I have never paid more than a $20 copay for each visit and $15 or so for a prescription because Daily Kos provides me with good health coverage. But think about how many people in this country don’t have that—either they don’t have insurance, or they don’t have the kind of insurance that would allow them to go to a specialist again and again and again. Or they don’t have the income to shrug off a $20 copay as insignificant. Or they’re someone for whom medical appointments mean unpaid time off work. If I didn’t have all of these things, I would likely have permanent damage to my right eye.
There were 28.9 million uninsured people in the United States in 2019. For those people, going to a specialist 13 times in a year for something that wasn’t life-threatening would likely be unthinkable.
But it’s not just uninsured people. One in three people with insurance said they find it “very difficult” or “somewhat difficult” to pay their deductible, the Kaiser Family Foundation (KFF) reported in 2019. Half of all adults in the U.S. said either they or a family member “put off or skipped some sort of health care or dental care or relied on an alternative treatment in the past year because of the cost, and about one in eight say their medical condition got worse as a result. Three in ten of all adults (29 percent) also report not taking their medicines as prescribed at some point in the past year because of the cost.”
And, of course, that $20 copay every four to six weeks and the occasional prescription refills have added up to maybe $400 over the past 14 months. While the oft-cited statistic that 40% of Americans would have trouble covering an unexpected $400 expense is more complicated than it's often portrayed to be, it’s also not the nonissue a cottage industry of conservative debunkers dismiss it as.
That 40% included people who absolutely could not pay the money as well as people who would sell something, or borrow money from a family member, or put off paying other bills. “See!” the debunkers say, “They really can pay that money.” But selling a possession or borrowing money from a family member or putting off a payment on a high-interest credit card is a form of financial pain, and the sort of thing that can over time put a person into a significant financial hole. Additionally, CNBC reported, “the Survey of Consumer Finances, which asks respondents for their bank account balance, found the share of households who have less than $400 in their checking or savings accounts was closer to 20%.” That’s one in five households. It’s a significant number of people.
To be sure, $400 paid out $20 at a time over 14 months is different from an unexpected $400 expense all at once. But $20 is nearly three hours of the federal minimum wage, to say nothing of the time it takes to go to the doctor—time that is unpaid for the 24% of U.S. workers who don’t have paid sick leave.

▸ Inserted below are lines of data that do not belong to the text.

[config.mk]
export PLATFORM = sky130hd
export DESIGN_NAME = img_sequencer
export DESIGN_NICKNAME = d
export VERILOG_FILES = /design/src/rtl/img_sequencer.sv
export SDC_FILE = /design/constraint.sdc
export NUM_CORES = 1
export LEC_CHECK = 0
export BUFFER_PORTS_ARGS = -buffer_cell sky130_fd_sc_hd__buf_2
export CAP_MARGIN = 20
export CORE_AREA = 2 2 105 107
export DETAILED_ROUTE_END_ITERATION = 7
export DIE_AREA = 0 0 107 109
export GPL_ROUTABILITY_DRIVEN = 0
export HOLD_SLACK_MARGIN = 0.1
export PLACE_DENSITY_LB_ADDON = 0.05
export SYNTH_ARGS = -nofsm -noshare
export SYNTH_HDL_FRONTEND = slang
export SYNTH_SLANG_ARGS = --single-unit
[constraint.sdc]
create_clock -name clk -period 3.4 [get_ports clk]
set_input_delay 0.68 -clock clk [delete_from_list [all_inputs] [get_ports clk]]
set_output_delay 0.68 -clock clk [all_outputs]
set_load 0.01 [all_outputs]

For someone who struggled to afford medical care for any of these reasons, the skipped appointments—or never mind skipped, the appointments that simply were not offered or available—could have meant permanent vision damage given my particular diagnosis. Of course for many people, the costs to their health are even worse, like the people forced by high prices to ration insulin, sometimes with fatal results; the people who can't afford cancer treatments; the uninsured people with traumatic injuries who are less likely to be discharged to skilled nursing or rehabilitation facilities; or so many more people whose health, financial future, or both suffer permanent damage because they cannot afford the care they need.
The system worked for me. For too many people, it doesn’t.